◆ **Provided entries**:
# # # # #

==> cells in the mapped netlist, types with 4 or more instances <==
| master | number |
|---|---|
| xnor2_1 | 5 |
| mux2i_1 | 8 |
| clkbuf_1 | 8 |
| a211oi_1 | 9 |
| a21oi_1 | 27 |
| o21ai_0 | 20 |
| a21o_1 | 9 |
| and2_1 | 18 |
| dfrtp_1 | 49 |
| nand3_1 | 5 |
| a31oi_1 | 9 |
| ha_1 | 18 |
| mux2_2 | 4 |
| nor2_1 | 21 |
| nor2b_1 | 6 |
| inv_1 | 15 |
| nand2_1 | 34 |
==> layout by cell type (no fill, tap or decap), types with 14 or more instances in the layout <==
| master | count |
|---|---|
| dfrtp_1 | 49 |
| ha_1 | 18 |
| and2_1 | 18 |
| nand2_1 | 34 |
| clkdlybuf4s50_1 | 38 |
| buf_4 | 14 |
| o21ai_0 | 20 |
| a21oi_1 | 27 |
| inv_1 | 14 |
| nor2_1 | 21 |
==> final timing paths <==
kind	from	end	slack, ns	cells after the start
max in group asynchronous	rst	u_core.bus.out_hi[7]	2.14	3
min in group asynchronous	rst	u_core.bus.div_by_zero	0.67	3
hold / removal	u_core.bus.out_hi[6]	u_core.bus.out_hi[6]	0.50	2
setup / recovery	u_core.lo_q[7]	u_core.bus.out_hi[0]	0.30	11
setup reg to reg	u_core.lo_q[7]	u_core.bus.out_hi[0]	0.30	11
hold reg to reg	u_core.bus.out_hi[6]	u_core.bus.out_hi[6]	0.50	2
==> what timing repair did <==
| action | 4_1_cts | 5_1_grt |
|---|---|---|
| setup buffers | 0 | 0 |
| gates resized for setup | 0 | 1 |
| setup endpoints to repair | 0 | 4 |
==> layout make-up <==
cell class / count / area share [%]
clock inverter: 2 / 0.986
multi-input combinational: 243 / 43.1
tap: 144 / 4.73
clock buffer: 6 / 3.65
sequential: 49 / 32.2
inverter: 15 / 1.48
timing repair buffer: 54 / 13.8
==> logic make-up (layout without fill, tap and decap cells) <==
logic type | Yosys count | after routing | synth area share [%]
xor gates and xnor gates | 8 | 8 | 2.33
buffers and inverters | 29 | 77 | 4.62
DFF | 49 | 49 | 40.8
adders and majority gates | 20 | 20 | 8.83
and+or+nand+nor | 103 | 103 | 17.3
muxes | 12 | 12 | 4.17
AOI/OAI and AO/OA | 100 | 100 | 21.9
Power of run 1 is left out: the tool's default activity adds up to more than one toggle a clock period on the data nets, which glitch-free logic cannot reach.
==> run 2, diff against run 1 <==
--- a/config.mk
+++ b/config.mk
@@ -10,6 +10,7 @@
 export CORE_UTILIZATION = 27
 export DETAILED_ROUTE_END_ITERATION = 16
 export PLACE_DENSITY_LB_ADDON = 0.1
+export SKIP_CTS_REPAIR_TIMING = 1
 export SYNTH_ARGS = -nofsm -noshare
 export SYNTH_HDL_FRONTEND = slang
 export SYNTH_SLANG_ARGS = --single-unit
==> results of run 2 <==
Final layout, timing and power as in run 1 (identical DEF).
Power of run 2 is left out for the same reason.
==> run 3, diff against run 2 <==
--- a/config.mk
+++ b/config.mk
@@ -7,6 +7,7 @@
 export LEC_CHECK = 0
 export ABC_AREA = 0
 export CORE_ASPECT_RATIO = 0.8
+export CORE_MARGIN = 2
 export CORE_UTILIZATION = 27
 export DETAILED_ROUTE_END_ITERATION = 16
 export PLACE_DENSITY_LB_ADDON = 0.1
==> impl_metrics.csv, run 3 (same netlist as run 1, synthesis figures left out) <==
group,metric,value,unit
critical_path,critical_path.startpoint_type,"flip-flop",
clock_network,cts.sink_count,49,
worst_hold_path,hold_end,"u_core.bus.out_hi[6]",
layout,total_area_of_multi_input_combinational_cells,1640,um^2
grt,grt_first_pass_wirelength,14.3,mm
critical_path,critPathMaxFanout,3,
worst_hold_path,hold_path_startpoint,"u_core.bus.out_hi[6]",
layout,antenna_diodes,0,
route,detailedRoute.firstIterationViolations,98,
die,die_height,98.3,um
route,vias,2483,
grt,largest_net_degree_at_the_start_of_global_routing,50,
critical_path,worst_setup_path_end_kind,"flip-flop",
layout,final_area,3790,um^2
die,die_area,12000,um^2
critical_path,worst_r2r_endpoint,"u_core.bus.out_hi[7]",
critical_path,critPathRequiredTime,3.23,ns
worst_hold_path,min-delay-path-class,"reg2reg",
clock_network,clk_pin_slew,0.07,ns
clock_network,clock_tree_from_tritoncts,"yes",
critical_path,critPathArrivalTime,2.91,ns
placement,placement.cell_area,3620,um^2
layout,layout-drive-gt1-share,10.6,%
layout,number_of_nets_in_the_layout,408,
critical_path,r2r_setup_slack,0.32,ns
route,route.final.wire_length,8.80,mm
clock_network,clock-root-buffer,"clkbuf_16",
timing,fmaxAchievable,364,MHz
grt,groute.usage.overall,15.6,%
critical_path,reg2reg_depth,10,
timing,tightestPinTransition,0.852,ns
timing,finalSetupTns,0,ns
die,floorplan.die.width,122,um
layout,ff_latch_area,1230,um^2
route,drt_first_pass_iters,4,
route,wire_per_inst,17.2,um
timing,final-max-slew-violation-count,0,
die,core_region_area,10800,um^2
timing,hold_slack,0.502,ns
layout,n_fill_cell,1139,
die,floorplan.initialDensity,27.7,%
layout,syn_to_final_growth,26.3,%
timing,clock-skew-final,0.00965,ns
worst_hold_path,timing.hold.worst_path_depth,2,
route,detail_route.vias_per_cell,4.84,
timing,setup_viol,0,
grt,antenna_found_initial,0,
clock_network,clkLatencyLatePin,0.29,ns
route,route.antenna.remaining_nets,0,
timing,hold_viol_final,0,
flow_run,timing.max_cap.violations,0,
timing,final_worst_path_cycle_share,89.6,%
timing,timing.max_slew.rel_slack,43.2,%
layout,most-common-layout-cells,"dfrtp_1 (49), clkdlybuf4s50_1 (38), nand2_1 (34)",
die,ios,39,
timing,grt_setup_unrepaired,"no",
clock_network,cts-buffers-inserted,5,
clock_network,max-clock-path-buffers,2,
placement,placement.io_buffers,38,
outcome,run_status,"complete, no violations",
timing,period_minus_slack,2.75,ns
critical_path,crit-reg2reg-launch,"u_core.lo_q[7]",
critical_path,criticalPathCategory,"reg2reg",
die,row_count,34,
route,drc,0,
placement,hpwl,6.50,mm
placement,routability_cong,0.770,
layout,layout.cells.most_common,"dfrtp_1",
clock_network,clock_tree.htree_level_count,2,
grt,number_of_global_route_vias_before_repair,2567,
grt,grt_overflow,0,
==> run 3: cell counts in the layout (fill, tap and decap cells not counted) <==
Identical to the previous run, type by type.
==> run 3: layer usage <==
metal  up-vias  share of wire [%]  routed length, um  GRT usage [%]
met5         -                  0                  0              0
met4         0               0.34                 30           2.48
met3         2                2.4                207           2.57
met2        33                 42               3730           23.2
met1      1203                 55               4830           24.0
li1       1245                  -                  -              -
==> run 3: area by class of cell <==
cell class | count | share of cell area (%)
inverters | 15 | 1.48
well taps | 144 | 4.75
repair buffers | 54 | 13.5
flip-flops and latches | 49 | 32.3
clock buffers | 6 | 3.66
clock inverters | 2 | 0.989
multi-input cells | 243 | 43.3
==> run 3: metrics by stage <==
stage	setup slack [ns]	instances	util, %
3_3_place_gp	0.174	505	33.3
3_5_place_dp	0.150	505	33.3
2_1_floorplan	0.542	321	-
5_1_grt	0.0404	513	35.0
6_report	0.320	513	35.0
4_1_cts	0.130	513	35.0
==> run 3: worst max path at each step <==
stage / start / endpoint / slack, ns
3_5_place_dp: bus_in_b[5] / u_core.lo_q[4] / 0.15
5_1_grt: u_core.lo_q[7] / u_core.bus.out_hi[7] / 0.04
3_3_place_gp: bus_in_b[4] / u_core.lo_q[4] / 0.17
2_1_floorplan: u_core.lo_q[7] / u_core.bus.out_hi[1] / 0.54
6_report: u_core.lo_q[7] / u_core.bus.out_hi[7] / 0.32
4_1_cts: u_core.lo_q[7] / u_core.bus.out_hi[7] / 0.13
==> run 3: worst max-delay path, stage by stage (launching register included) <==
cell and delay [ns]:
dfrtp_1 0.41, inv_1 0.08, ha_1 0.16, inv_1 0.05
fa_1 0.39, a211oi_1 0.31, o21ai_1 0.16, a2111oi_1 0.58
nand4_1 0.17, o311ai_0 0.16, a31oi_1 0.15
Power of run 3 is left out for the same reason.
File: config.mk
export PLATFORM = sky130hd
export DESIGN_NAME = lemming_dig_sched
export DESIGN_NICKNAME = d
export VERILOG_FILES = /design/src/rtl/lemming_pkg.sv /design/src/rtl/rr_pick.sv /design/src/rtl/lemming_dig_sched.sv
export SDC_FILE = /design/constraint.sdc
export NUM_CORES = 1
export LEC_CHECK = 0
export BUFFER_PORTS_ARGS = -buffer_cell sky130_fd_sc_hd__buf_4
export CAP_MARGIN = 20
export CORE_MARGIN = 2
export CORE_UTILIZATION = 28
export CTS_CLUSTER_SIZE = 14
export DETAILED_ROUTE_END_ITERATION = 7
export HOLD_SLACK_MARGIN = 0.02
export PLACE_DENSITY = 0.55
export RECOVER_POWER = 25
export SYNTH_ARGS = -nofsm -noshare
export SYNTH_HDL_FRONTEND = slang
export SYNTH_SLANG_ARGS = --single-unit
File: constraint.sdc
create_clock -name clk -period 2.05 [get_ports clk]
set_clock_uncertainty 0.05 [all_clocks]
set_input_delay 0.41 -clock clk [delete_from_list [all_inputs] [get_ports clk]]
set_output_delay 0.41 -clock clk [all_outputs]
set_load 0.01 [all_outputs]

# # # # #

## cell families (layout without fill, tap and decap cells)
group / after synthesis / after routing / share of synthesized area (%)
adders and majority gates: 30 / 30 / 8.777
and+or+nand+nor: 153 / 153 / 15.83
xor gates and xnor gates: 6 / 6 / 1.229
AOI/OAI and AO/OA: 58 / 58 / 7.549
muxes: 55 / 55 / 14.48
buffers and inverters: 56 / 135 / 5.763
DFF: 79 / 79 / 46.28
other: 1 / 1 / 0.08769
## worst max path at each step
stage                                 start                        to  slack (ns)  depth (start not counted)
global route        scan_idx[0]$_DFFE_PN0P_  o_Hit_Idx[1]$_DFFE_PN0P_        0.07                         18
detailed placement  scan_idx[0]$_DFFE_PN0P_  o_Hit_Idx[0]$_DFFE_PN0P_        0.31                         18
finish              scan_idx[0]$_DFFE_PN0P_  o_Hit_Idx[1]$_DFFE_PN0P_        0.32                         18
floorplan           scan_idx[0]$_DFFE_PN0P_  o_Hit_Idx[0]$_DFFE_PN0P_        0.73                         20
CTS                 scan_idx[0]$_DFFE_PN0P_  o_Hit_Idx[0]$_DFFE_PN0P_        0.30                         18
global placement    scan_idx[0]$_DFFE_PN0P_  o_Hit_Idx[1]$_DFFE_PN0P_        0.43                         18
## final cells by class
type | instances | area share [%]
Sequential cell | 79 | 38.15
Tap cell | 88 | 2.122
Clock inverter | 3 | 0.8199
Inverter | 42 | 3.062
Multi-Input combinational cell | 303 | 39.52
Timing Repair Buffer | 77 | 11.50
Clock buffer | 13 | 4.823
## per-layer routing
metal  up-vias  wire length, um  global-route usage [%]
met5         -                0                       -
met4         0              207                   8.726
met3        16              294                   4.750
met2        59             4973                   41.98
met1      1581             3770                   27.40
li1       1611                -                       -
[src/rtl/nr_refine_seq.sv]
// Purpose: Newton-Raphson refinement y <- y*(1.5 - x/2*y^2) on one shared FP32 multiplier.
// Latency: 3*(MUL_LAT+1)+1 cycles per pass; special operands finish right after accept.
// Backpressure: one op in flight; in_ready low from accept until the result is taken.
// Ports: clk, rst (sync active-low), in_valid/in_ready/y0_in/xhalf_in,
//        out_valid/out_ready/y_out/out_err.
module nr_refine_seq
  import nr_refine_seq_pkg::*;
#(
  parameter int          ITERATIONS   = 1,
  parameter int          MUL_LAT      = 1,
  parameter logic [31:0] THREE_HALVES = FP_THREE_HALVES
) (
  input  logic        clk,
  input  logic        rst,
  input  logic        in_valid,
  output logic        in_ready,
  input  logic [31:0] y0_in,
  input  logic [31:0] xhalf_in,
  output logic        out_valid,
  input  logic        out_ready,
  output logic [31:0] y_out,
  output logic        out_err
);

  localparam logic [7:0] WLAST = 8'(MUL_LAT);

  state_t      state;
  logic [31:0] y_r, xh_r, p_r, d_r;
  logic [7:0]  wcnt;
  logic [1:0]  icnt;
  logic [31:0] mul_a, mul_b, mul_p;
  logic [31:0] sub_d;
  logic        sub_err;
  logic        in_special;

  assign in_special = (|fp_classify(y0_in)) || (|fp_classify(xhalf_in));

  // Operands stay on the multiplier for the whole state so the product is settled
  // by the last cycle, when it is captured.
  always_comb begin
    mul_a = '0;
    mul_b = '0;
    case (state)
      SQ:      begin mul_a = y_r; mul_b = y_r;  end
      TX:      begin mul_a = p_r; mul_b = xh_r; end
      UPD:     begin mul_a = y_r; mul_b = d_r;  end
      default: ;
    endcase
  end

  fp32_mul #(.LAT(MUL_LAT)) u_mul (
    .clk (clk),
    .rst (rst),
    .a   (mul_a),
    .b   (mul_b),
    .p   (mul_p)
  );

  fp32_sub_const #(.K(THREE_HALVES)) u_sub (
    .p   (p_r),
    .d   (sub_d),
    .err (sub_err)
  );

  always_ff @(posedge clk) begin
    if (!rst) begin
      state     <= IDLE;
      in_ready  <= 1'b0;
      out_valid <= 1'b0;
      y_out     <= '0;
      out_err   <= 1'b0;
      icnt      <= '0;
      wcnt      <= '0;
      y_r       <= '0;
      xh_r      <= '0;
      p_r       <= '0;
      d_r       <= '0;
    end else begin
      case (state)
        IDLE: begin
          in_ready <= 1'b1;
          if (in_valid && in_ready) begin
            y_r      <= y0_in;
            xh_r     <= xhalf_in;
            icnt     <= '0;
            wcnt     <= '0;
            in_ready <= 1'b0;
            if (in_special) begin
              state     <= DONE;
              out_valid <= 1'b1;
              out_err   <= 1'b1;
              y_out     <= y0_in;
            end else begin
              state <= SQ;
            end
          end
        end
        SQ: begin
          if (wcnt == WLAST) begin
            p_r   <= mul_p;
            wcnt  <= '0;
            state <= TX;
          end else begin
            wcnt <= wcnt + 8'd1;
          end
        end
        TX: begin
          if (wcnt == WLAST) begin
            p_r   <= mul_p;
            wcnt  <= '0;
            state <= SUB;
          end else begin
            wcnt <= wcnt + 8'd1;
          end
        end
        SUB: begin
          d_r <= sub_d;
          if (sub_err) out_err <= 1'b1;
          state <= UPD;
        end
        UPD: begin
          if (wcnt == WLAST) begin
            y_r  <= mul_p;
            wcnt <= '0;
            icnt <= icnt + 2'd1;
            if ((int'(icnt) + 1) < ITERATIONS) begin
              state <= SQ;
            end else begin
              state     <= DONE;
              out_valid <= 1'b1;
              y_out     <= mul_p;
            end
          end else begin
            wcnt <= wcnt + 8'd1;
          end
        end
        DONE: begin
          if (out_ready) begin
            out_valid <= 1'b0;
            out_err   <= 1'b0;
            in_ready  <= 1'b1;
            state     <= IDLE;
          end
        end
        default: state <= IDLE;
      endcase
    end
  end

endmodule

# # # # #

◆ **What the task requires**: With the line holding "cells in the" as the first and the line holding "buf_4 | 14 |" as the last, please transcribe exactly the lines of the material above in that range and nothing else.

◆ **Response to this exercise**:
==> cells in the mapped netlist, types with 4 or more instances <==
| master | number |
|---|---|
| xnor2_1 | 5 |
| mux2i_1 | 8 |
| clkbuf_1 | 8 |
| a211oi_1 | 9 |
| a21oi_1 | 27 |
| o21ai_0 | 20 |
| a21o_1 | 9 |
| and2_1 | 18 |
| dfrtp_1 | 49 |
| nand3_1 | 5 |
| a31oi_1 | 9 |
| ha_1 | 18 |
| mux2_2 | 4 |
| nor2_1 | 21 |
| nor2b_1 | 6 |
| inv_1 | 15 |
| nand2_1 | 34 |
==> layout by cell type (no fill, tap or decap), types with 14 or more instances in the layout <==
| master | count |
|---|---|
| dfrtp_1 | 49 |
| ha_1 | 18 |
| and2_1 | 18 |
| nand2_1 | 34 |
| clkdlybuf4s50_1 | 38 |
| buf_4 | 14 |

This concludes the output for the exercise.